2: Allow discovery without fear of breaking it
If there’s one thing I’ve learned about Apple’s MacBook keyboard keyboard fiasco, it’s that nothing beats a real mechanical keyboard. And nothing will do for my son but the finest Cherry keyboard switches. He may turn out to be a mime artist in the end, but as long as he uses mechanical keyboards, he’ll never be completely silent.
And I used hardwood, steel hinges and screws, and expoxy to seal the joint. He only broke one key.
The industrial microswitches seem to have held.
3: Fitt’s Law? More like Fists Law
Fitt’s law states that there’s a relationship between the time taken to move to a target area proportional to the ratio of the distance to the size of the target. I ran the numbers in a complicated spreadsheet and calculated the precise spacing for the keys so that it can be played with fists. I was glad to see he took an exploratory approach and found that feet work too.
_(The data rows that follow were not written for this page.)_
`src/rtl/i2c_rate_pkg.sv`:
```
package i2c_rate_pkg;
  typedef enum logic [1:0] {
    ST_IDLE,
    ST_LOAD,
    ST_DIVIDE,
    ST_SCORE
  } rs_state_e;
endpackage

```
`src/rtl/i2c_rate_term.sv`:
```
// Divisor for one candidate: rate * 2 * cand, exact width
module i2c_rate_term #(
  parameter int unsigned FREQ_W = 32,
  parameter int unsigned CAND_W = 4,
  parameter int unsigned DEN_W  = 37
) (
  input  logic [FREQ_W-1:0] rate_i,
  input  logic [CAND_W-1:0] cand_i,
  output logic [DEN_W-1:0]  den_o
);
  always_comb begin
    den_o = DEN_W'(rate_i) * DEN_W'({cand_i, 1'b0});
  end
endmodule

```
`src/rtl/i2c_rate_divider.sv`:
```
// Restoring divider, one quotient bit per clock
module i2c_rate_divider #(
  parameter int unsigned DVD_W = 32,
  parameter int unsigned DSR_W = 37
) (
  input  logic             clk_i,
  input  logic             rst_ni,
  input  logic             load_i,
  input  logic [DVD_W-1:0] dividend_i,
  input  logic [DSR_W-1:0] divisor_i,
  output logic [DVD_W-1:0] quotient_o,
  output logic             last_o
);
  localparam int unsigned CNT_W = $clog2(DVD_W + 1);

  logic [DSR_W:0]   rem_q;
  logic [DVD_W-1:0] quo_q;
  logic [DSR_W-1:0] dsr_q;
  logic [CNT_W-1:0] cnt_q;
  logic [DSR_W:0]   rem_shift;
  logic [DSR_W:0]   rem_trial;
  logic             fits;

  always_comb begin
    rem_shift = {rem_q[DSR_W-1:0], quo_q[DVD_W-1]};
    rem_trial = rem_shift - {1'b0, dsr_q};
    fits      = rem_shift >= {1'b0, dsr_q};
  end

  always_ff @(posedge clk_i or negedge rst_ni) begin
    if (!rst_ni) begin
      rem_q <= '0;
      quo_q <= '0;
      dsr_q <= '0;
      cnt_q <= '0;
    end else if (load_i) begin
      rem_q <= '0;
      quo_q <= dividend_i;
      dsr_q <= divisor_i;
      cnt_q <= CNT_W'(DVD_W);
    end else if (cnt_q != '0) begin
      rem_q <= fits ? rem_trial : rem_shift;
      quo_q <= {quo_q[DVD_W-2:0], fits};
      cnt_q <= cnt_q - 1'b1;
    end
  end

  assign quotient_o = quo_q;
  assign last_o     = (cnt_q == CNT_W'(1));
endmodule

```
`src/rtl/i2c_rate_score.sv`:
```
// Clamp, error and decision for one candidate
module i2c_rate_score #(
  parameter int unsigned FREQ_W  = 32,
  parameter int unsigned DEN_W   = 37,
  parameter int unsigned PRE_W   = 17,
  parameter int unsigned PRE_MAX = 65536
) (
  input  logic [FREQ_W-1:0] src_i,
  input  logic [DEN_W-1:0]  den_i,
  input  logic [FREQ_W-1:0] quo_i,
  input  logic [FREQ_W-1:0] best_err_i,
  input  logic              cand_last_i,
  output logic [PRE_W-1:0]  pre_o,
  output logic [FREQ_W-1:0] err_o,
  output logic              take_o,
  output logic              stop_o
);
  localparam int unsigned PROD_W = DEN_W + PRE_W;

  logic [PROD_W-1:0] prod;
  logic [PROD_W-1:0] diff;
  logic              clamped;

  always_comb begin
    clamped = quo_i > FREQ_W'(PRE_MAX);
    pre_o   = clamped ? PRE_W'(PRE_MAX) : quo_i[PRE_W-1:0];
    prod    = PROD_W'(den_i) * PROD_W'(pre_o);
    diff    = PROD_W'(src_i) - prod;
    err_o   = diff[FREQ_W-1:0];
    take_o  = (err_o < best_err_i) || (best_err_i == '0);
    stop_o  = (err_o == '0) || (pre_o >= PRE_W'(PRE_MAX)) || cand_last_i;
  end
endmodule

```
`src/rtl/i2c_rate_search.sv`:
```
module i2c_rate_search
  import i2c_rate_pkg::*;
#(
  parameter int unsigned FREQ_W  = 32,
  parameter int unsigned CAND_HI = 9,
  parameter int unsigned CAND_LO = 2,
  parameter int unsigned PRE_MAX = 65536,
  localparam int unsigned PRE_OUT_W = $clog2(PRE_MAX),
  localparam int unsigned FIELD_W   = $clog2(CAND_HI - CAND_LO + 1)
) (
  input  logic                 clk_i,
  input  logic                 rst_ni,
  input  logic                 start_i,
  input  logic [FREQ_W-1:0]    src_hz_i,
  input  logic [FREQ_W-1:0]    rate_hz_i,
  output logic                 busy_o,
  output logic                 done_o,
  output logic                 err_o,
  output logic [PRE_OUT_W-1:0] prescale_o,
  output logic [FIELD_W-1:0]   scl_high_o,
  output logic [FIELD_W-1:0]   scl_low_o
);
  localparam int unsigned CAND_W = $clog2(CAND_HI + 1);
  localparam int unsigned STEP_W = $clog2(2 * CAND_HI + 1);
  localparam int unsigned DEN_W  = FREQ_W + STEP_W;
  localparam int unsigned PRE_W  = $clog2(PRE_MAX + 1);

  rs_state_e         state_q;
  logic [CAND_W-1:0] cand_q;
  logic [FREQ_W-1:0] src_q;
  logic [FREQ_W-1:0] rate_q;
  logic [PRE_W-1:0]  best_pre_q;
  logic [CAND_W-1:0] best_cand_q;
  logic [FREQ_W-1:0] best_err_q;

  logic                 done_q;
  logic                 err_q;
  logic [PRE_OUT_W-1:0] pre_out_q;
  logic [FIELD_W-1:0]   high_q;
  logic [FIELD_W-1:0]   low_q;

  logic [DEN_W-1:0]  den_w;
  logic [FREQ_W-1:0] quo_w;
  logic              div_last;
  logic              div_load;
  logic [PRE_W-1:0]  sc_pre;
  logic [FREQ_W-1:0] sc_err;
  logic              sc_take;
  logic              sc_stop;
  logic              cand_last;
  logic [PRE_W-1:0]  fin_pre;
  logic [CAND_W-1:0] fin_cand;

  i2c_rate_term #(
    .FREQ_W(FREQ_W),
    .CAND_W(CAND_W),
    .DEN_W (DEN_W)
  ) u_term (
    .rate_i(rate_q),
    .cand_i(cand_q),
    .den_o (den_w)
  );

  assign div_load = (state_q == ST_LOAD);

  i2c_rate_divider #(
    .DVD_W(FREQ_W),
    .DSR_W(DEN_W)
  ) u_div (
    .clk_i     (clk_i),
    .rst_ni    (rst_ni),
    .load_i    (div_load),
    .dividend_i(src_q),
    .divisor_i (den_w),
    .quotient_o(quo_w),
    .last_o    (div_last)
  );

  assign cand_last = (cand_q == CAND_W'(CAND_LO));

  i2c_rate_score #(
    .FREQ_W (FREQ_W),
    .DEN_W  (DEN_W),
    .PRE_W  (PRE_W),
    .PRE_MAX(PRE_MAX)
  ) u_score (
    .src_i      (src_q),
    .den_i      (den_w),
    .quo_i      (quo_w),
    .best_err_i (best_err_q),
    .cand_last_i(cand_last),
    .pre_o      (sc_pre),
    .err_o      (sc_err),
    .take_o     (sc_take),
    .stop_o     (sc_stop)
  );

  always_comb begin
    fin_pre  = sc_take ? sc_pre : best_pre_q;
    fin_cand = sc_take ? cand_q : best_cand_q;
  end

  always_ff @(posedge clk_i or negedge rst_ni) begin
    if (!rst_ni) begin
      state_q     <= ST_IDLE;
      cand_q      <= CAND_W'(CAND_HI);
      src_q       <= '0;
      rate_q      <= '0;
      best_pre_q  <= '0;
      best_cand_q <= CAND_W'(CAND_HI);
      best_err_q  <= '0;
      done_q      <= 1'b0;
      err_q       <= 1'b0;
      pre_out_q   <= '0;
      high_q      <= '0;
      low_q       <= '0;
    end else begin
      done_q <= 1'b0;
      case (state_q)
        ST_IDLE: begin
          if (start_i) begin
            if (rate_hz_i == '0) begin
              done_q    <= 1'b1;
              err_q     <= 1'b1;
              pre_out_q <= '0;
              high_q    <= '0;
              low_q     <= '0;
            end else begin
              src_q       <= src_hz_i;
              rate_q      <= rate_hz_i;
              cand_q      <= CAND_W'(CAND_HI);
              best_pre_q  <= '0;
              best_cand_q <= CAND_W'(CAND_HI);
              best_err_q  <= '0;
              state_q     <= ST_LOAD;
            end
          end
        end
        ST_LOAD: state_q <= ST_DIVIDE;
        ST_DIVIDE: begin
          if (div_last) state_q <= ST_SCORE;
        end
        ST_SCORE: begin
          if (sc_take) begin
            best_pre_q  <= sc_pre;
            best_cand_q <= cand_q;
            best_err_q  <= sc_err;
          end
          if (sc_stop) begin
            state_q <= ST_IDLE;
            done_q  <= 1'b1;
            if (fin_pre == '0) begin
              err_q     <= 1'b1;
              pre_out_q <= '0;
              high_q    <= '0;
              low_q     <= '0;
            end else begin
              err_q     <= 1'b0;
              pre_out_q <= PRE_OUT_W'(fin_pre - 1'b1);
              high_q    <= FIELD_W'(fin_cand - CAND_W'(CAND_LO));
              low_q     <= FIELD_W'(fin_cand - CAND_W'(CAND_LO));
            end
          end else begin
            cand_q  <= cand_q - 1'b1;
            state_q <= ST_LOAD;
          end
        end
        default: state_q <= ST_IDLE;
      endcase
    end
  end

  assign busy_o     = (state_q != ST_IDLE);
  assign done_o     = done_q;
  assign err_o      = err_q;
  assign prescale_o = pre_out_q;
  assign scl_high_o = high_q;
  assign scl_low_o  = low_q;
endmodule

```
4: Enable Disovery and Emergent behaviour
There are many ways to play a Boîte Diablolique. I could not have foreseen the one where you put toy fruit between the strings. And I would not have thought of lifting the keys up to get directly at the keyboard switches. Obviously he’s more of a mechanical keyboard snob than even I hoped.
5: Ship the MVP, get early user feedback
By connecting the Boîte Diabloique to the Internet I was able to SSH into it and reconfigure on the fly. This enabled me to iterate fast and get feedback. This also helped me value-engineer the product down to a time-budget. Young children don’t make for any spare time at all.
How can I use this to further my career?
Like many of you, I’m deeply preoccupied with my personal brand, the exclusion of all other human concerns. How do I apply this to my work? How do I turn this into content marketing for my personal brand and squeeze this into an empty LinkedIn post that will get low dozens of likes?
For the love of god, don’t. Run a mile. Get out into the real world. They’real only young once.